Inzwischen sind Treffen mit dem 53-Jährigen herausfordernd: Zwei Handys vibrieren im Minutentakt, 4000 Nummern hat er gespeichert. Immer wieder verlässt er den Raum. Aber man kann ihm nicht böse sein. „Sorry, war der Kalle aus München“, entschuldigt er sich gerne mit Kölschem Charme und einem Augenzwinkern. Wenn seine Nummer auf einem Display erscheint, hebt die A-Prominenz des Fußballs ab. Ein Vorurteil geht ihm allerdings seit Jahren auf die Nerven: Das Image der geldgierigen Berater, die nur auf das eigene Konto schielen und ihre Spieler wie auf dem Viehmarkt anbieten. Bei diesem Thema rechnet der Geschäftsmann vor, dass er an einer Vertragsverlängerung genauso verdient, wie an einem Transfer. Ihm sei jedoch klar, dass Wechsel über 100 Millionen schwer zu vermitteln sind, selbst wenn sie sich wirtschaftlich rechnen.
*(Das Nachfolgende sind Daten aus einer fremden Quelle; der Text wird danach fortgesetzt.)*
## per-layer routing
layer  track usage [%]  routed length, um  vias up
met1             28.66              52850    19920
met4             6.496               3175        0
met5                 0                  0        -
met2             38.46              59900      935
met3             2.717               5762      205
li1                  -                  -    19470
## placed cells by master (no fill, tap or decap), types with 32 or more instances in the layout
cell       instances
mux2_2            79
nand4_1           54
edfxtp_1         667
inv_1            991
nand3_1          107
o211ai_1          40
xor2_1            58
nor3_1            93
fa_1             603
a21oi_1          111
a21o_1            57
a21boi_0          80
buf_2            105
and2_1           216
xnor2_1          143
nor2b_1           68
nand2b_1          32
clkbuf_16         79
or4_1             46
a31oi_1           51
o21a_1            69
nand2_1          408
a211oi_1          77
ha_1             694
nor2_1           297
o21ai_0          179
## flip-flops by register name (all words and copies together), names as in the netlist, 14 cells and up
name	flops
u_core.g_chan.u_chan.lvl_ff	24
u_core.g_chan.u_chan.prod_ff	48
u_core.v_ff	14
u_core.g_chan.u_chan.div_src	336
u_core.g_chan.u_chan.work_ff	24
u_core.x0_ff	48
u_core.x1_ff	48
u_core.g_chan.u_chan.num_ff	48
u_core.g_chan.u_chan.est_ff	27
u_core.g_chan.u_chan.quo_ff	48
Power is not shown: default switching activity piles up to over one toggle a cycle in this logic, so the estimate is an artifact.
„Ein Leben auf der Überholspur“ – selten passt eine Phrase so exakt wie auf die Karriere von Volker Struth in den letzten 25 Jahren. Doch vor zwei Jahren funkt sein Körper SOS. Im Urlaub auf den Malediven erleidet er einen Blinddarmdurchbruch. Nach einer sechsstündigen Odysee zum Krankenhaus rettet ihn nur eine Not-OP. Eine Woche später darf er zurück nach Deutschland fliegen, muss zwei Monaten im Krankenhaus liegen, findet danach aber zu altem Tatendrang zurück. Er pendelt mit seiner Freundin Melanie zwischen dem Rheinland und Mallorca, wo er seit vielen Jahren ein Eigenheim besitzt. 2017 ließ er sich nach über 22 Ehejahren von seiner Frau Martina scheiden, mit der er zwei erwachsene Kinder hat.
Sitzt man mit Struth länger zusammen, hat er eine zweite Lebensweisheit parat: „Die Vernünftigen halten durch. Die Leidenschaftlichen leben.“ Und da ist er: Der perfekte Untertitel für den Hollywood-Blockbuster über das Leben von Volker Struth.